An Arkansas teacher has adopted the seven-year-old foster student who burst into her second-grade classroom singing her own name.
Lexi McClelland, 29, met Mary in 2021 at Elm Tree Elementary in Bentonville. McClelland was 24 and in her first years of teaching. Mary had already lived in six foster homes.
“She was naturally funny and incredibly creative,” McClelland told TODAY. “She loved reading, and she had these little comments that felt wise beyond her years.”

Mary had entered the foster care system because of parental substance abuse and neglect. Inside the classroom, she designed an imaginary trolley to deliver library books across the room and chatted to anyone who would listen.
McClelland felt a pull from that first morning that she has stopped trying to explain.
“It felt like God led it,” she told TODAY. “Like she was meant to be in my life.”

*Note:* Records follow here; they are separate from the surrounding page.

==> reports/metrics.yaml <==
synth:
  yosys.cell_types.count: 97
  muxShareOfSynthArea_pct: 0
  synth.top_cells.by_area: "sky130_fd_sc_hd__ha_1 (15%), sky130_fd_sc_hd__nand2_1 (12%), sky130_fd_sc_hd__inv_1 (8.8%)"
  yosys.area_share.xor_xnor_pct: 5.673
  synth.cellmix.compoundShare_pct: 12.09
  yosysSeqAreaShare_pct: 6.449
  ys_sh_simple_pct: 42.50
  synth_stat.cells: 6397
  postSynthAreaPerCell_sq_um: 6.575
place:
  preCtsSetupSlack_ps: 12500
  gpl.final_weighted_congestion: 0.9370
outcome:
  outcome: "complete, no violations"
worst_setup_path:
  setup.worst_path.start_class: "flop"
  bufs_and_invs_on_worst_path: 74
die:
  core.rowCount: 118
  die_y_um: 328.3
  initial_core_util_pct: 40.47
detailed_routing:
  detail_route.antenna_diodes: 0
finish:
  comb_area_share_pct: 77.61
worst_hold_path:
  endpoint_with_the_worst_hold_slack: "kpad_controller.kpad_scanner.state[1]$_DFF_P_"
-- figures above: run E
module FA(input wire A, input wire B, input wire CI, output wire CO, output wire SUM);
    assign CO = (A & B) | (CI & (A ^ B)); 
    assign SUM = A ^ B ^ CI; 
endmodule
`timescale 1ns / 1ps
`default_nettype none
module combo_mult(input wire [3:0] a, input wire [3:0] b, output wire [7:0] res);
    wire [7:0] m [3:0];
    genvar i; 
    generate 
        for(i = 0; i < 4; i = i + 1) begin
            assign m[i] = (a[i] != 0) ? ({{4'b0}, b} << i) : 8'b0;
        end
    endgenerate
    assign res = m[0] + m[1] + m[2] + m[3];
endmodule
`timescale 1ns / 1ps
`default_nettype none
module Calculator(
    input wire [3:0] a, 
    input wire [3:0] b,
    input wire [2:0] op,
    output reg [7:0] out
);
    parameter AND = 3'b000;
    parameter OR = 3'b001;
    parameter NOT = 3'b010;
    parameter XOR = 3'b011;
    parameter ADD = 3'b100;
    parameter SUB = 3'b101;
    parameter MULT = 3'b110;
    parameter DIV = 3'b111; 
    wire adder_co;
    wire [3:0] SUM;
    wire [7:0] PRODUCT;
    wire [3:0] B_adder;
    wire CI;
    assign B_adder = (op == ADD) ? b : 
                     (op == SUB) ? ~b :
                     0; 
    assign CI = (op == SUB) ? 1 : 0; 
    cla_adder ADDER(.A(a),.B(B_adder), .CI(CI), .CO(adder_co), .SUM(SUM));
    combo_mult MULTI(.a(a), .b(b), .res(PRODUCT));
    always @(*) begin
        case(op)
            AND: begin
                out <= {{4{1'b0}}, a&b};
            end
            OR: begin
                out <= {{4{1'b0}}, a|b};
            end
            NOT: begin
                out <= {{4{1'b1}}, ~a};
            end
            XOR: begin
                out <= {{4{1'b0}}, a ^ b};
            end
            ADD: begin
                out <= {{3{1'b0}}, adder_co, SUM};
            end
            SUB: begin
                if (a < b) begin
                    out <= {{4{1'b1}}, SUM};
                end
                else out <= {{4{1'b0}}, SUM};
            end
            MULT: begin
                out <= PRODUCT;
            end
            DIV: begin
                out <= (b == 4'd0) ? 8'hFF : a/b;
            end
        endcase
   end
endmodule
## Circle_Area_Calculator
module Circle_Area_Calculator(clk, rst, radius, area);
  input wire clk, rst;
  input wire [31:0] radius;
  output reg [31:0] area;
  wire [31:0] Square_radius, Result;
  parameter Pi = 32'b01000000010010010000111111010000;
  FloatMultiplier_rounding FM0(.Multiplicand(radius), .Multiplier(radius), .Result(Square_radius));
  FloatMultiplier_rounding FM1(.Multiplicand(Square_radius), .Multiplier(Pi), .Result(Result));
  always @(posedge clk) begin
	if(rst) begin
		area[31:0] <= 1'b0;
	end else begin
		area[31:0] <= Result[31:0];
	end
  end
endmodule
make LEC_CHECK=0 ABC_AREA=1 CAP_MARGIN=0 CORE_ASPECT_RATIO=0.92 CORE_MARGIN=2 CORE_UTILIZATION=72 CTS_CLUSTER_DIAMETER=197 CTS_CLUSTER_SIZE=98 PLACE_DENSITY=0.39 SLEW_MARGIN=20 TNS_END_PERCENT=20 finish   # period 30.4 ns
run.sh (not shown) runs the stock make flow with config.mk's settings and CLKGATE_MAP_FILE=.
==> next run, changes <==
CAP_MARGIN = 20   (was 0)
CORE_ASPECT_RATIO = not set   (was 0.92)
CORE_UTILIZATION = 58   (was 72)
CTS_CLUSTER_DIAMETER = not set   (was 197)
CTS_CLUSTER_SIZE = not set   (was 98)
PLACE_DENSITY = not set   (was 0.39)
TNS_END_PERCENT = not set   (was 20)
clock period = 24.5 ns   (was 30.4 ns; I/O delays follow)
Effect:
- The changed run completed, yet does not pass: negative setup slack
- flip-flop count is unchanged
- global-route usage shrinks by 0.36 points
- routed wire length rose by 39%
- hold slack got worse by 1.2 ns
- first-iteration DRC count went up by 11%
- final area went up by 35%
==> next run, changes <==
CORE_UTILIZATION = 68   (was 58)
CTS_CLUSTER_DIAMETER = 345   (was not set)
MAX_ROUTING_LAYER = met4   (was not set)
This time the run died in global routing (5_1_grt) with GRT-0232.
Die area went down by 14%.
Synthesized area is unchanged.
Synthesized cell count stays the same.

Circle_Area_Calculator again, from the RTL that the note above started with.
make LEC_CHECK=0 ABC_AREA=1 CAP_MARGIN=20 CELL_PAD_IN_SITES_DETAIL_PLACEMENT=0 CORE_ASPECT_RATIO=1.07 CORE_MARGIN=2 CORE_UTILIZATION=40 CTS_CLUSTER_SIZE=94 GPL_TIMING_DRIVEN=1 MAX_ROUTING_LAYER=met4 MIN_ROUTING_LAYER=met2 SETUP_SLACK_MARGIN=2.1 SLEW_MARGIN=35 finish   # period 18.3 ns
The starting point reached the layout checks and failed them: DRC, setup timing.
Edit:
--- a/flow/config.mk
+++ b/flow/config.mk
@@ -8 +7,0 @@
-export ABC_AREA = 1
@@ -10,2 +9,2 @@
-export CELL_PAD_IN_SITES_DETAIL_PLACEMENT = 0
-export CORE_ASPECT_RATIO = 1.07
+export CELL_PAD_IN_SITES_DETAIL_PLACEMENT = 2
+export CORE_ASPECT_RATIO = 1.71
@@ -15 +14 @@
-export GPL_TIMING_DRIVEN = 1
+export GPL_TIMING_DRIVEN = 0
@@ -19 +18 @@
-export SLEW_MARGIN = 35
+export SLEW_MARGIN = 20
After rerunning: Now the flow failed in 5_1_grt on GRT-0116. Die area decreases by 0.44%. Synthesized area decreases by 0.54%. Synthesized cell count decreases by 15%.
Edit:
--- a/flow/config.mk
+++ b/flow/config.mk
@@ -8,3 +8,4 @@
-export CAP_MARGIN = 20
-export CELL_PAD_IN_SITES_DETAIL_PLACEMENT = 2
-export CORE_ASPECT_RATIO = 1.71
+export ABC_AREA = 1
+export CAP_MARGIN = 25
+export CELL_PAD_IN_SITES_DETAIL_PLACEMENT = 0
+export CORE_ASPECT_RATIO = 1.07
@@ -13,3 +14,3 @@
-export CTS_CLUSTER_SIZE = 94
-export GPL_TIMING_DRIVEN = 0
-export MAX_ROUTING_LAYER = met4
+export CTS_CLUSTER_SIZE = 30
+export GPL_TIMING_DRIVEN = 1
+export MAX_ROUTING_LAYER = met5
@@ -18 +19 @@
-export SLEW_MARGIN = 20
+export SLEW_MARGIN = 35
With this change the flow finished but failed the layout checks on setup timing.
Die area climbs by 0.44%.
Area after synthesis climbs by 0.54%.
Synthesized cell count went up by 17%.
Edit:
==> flow/config.mk (replaced) <==
export PLATFORM = sky130hd
export DESIGN_NAME = Circle_Area_Calculator
export DESIGN_NICKNAME = Circle_Area_Calculator
export VERILOG_FILES = /design/flow/design.v
export SDC_FILE = /design/flow/constraint.sdc
export NUM_CORES = 4
export LEC_CHECK = 0
export CAP_MARGIN = 20
export CORE_MARGIN = 2
export CORE_UTILIZATION = 40
export SLEW_MARGIN = 20
==> flow/constraint.sdc (replaced) <==
create_clock -name core_clock -period 30.0 [get_ports {clk}]
set_input_delay 6.0000 -clock core_clock [delete_from_list [all_inputs] [get_ports {clk}]]
set_output_delay 6.0000 -clock core_clock [all_outputs]
set_load 0.01 [all_outputs]
=> Now the flow finished with timing, DRC and antenna clean. Die size drops by 0.53%. Via count shrinks by 43%. Hold slack improves by 2100 ps. Worst setup slack is better by 6800 ps. Non-clock buffer count came out lower by 1414. First-iteration DRC count went down by 85%. Sequential share of layout area increases by 0.44 points. Routed wire length is lower by 20%. Final area shrinks by 26%.
Edit:
--- a/flow/config.mk
+++ b/flow/config.mk
@@ -9 +9,3 @@
-export CORE_MARGIN = 2
+export CELL_PAD_IN_SITES_DETAIL_PLACEMENT = 2
+export CORE_ASPECT_RATIO = 0.99
+export CORE_MARGIN = 3
@@ -10,0 +13,4 @@
+export CTS_CLUSTER_DIAMETER = 357
+export CTS_CLUSTER_SIZE = 20
+export PLACE_DENSITY_LB_ADDON = 0.24
+export SETUP_SLACK_MARGIN = 4.29
What happened: With this change the flow ended with an error in 5_1_grt on GRT-0232; die size increases slightly; synthesized cell count stays the same; area after synthesis stays the same.
Edit:
==> flow/config.mk (replaced) <==
export PLATFORM = sky130hd
export DESIGN_NAME = Circle_Area_Calculator
export DESIGN_NICKNAME = Circle_Area_Calculator
export VERILOG_FILES = /design/flow/design.v
export SDC_FILE = /design/flow/constraint.sdc
export NUM_CORES = 4
export LEC_CHECK = 0
export ABC_AREA = 0
export CAP_MARGIN = 20
export CORE_MARGIN = 2
export CORE_UTILIZATION = 72
export CTS_CLUSTER_DIAMETER = 59
export CTS_CLUSTER_SIZE = 15
export SLEW_MARGIN = 20
export TNS_END_PERCENT = 5
Result:
- This time the run finished clean
- synthesized cell count is unchanged
- area after synthesis does not change
- die size came out lower by 45%
==> flow/design.v (excerpt) <==
module ARM (
  input         clk,
  input         rst,
  output [31:0] IMEM_ADDR,
  input  [31:0] IMEM_DATA,
  output        SRAM_WE_N,
  output [16:0] SRAM_ADDR,
  output [31:0] SRAM_DQ_OUT,
  input  [31:0] SRAM_DQ_IN
);
For scale: ~8200 cells after synthesis, roughly 860 flip-flops, ~57000 um2 of cells after synthesis.
clock: 30.4 ns
lec_check: 0
abc_area: 1
cap_margin: 5
cell_pad_in_sites_detail_placement: 1
core_margin: 2
core_utilization: 15
cts_cluster_diameter: 23
gpl_routability_driven: 1
gpl_timing_driven: 1
hold_slack_margin: -0.03
min_routing_layer: met2
place_density_lb_addon: 0.1
setup_slack_margin: 5.0
slew_margin: 10
tns_end_percent: 75
run.sh (not shown) runs the stock make flow with config.mk's settings and CLKGATE_MAP_FILE=.
Edit:
ABC_AREA = unset   (was 1)
CELL_PAD_IN_SITES_DETAIL_PLACEMENT = 0   (was 1)
CORE_UTILIZATION = 58   (was 15)
CTS_CLUSTER_DIAMETER = 263   (was 23)
MIN_ROUTING_LAYER = unset   (was met2)
SETUP_SLACK_MARGIN = unset   (was 5.0)
SLEW_MARGIN = 25   (was 10)
TNS_END_PERCENT = unset   (was 75)
clock period = 21.1 ns   (was 30.4 ns; I/O delays follow)
What happened: Global-route usage is higher by 16 points; setup slack is worse by 4500 ps; hold slack is better by 12 ps; wire length is lower by well over a third; core utilization is higher by 44 points.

McClelland and her husband had been talking about doing more for Mary. Then a plan for another family to adopt her fell through.

The couple was eligible to take Mary in via kinship placement, a route open to teachers and other adults already in a child’s life. They worked through foster care licensing. Mary moved in. The adoption followed.
Mary is now nine. The story has drawn comparisons to a real-life Matilda, with TODAY first reporting the adoption in March.
Asked how she explains it now, McClelland gives the same answer she gave that first morning. “Like she was meant to be in my life.”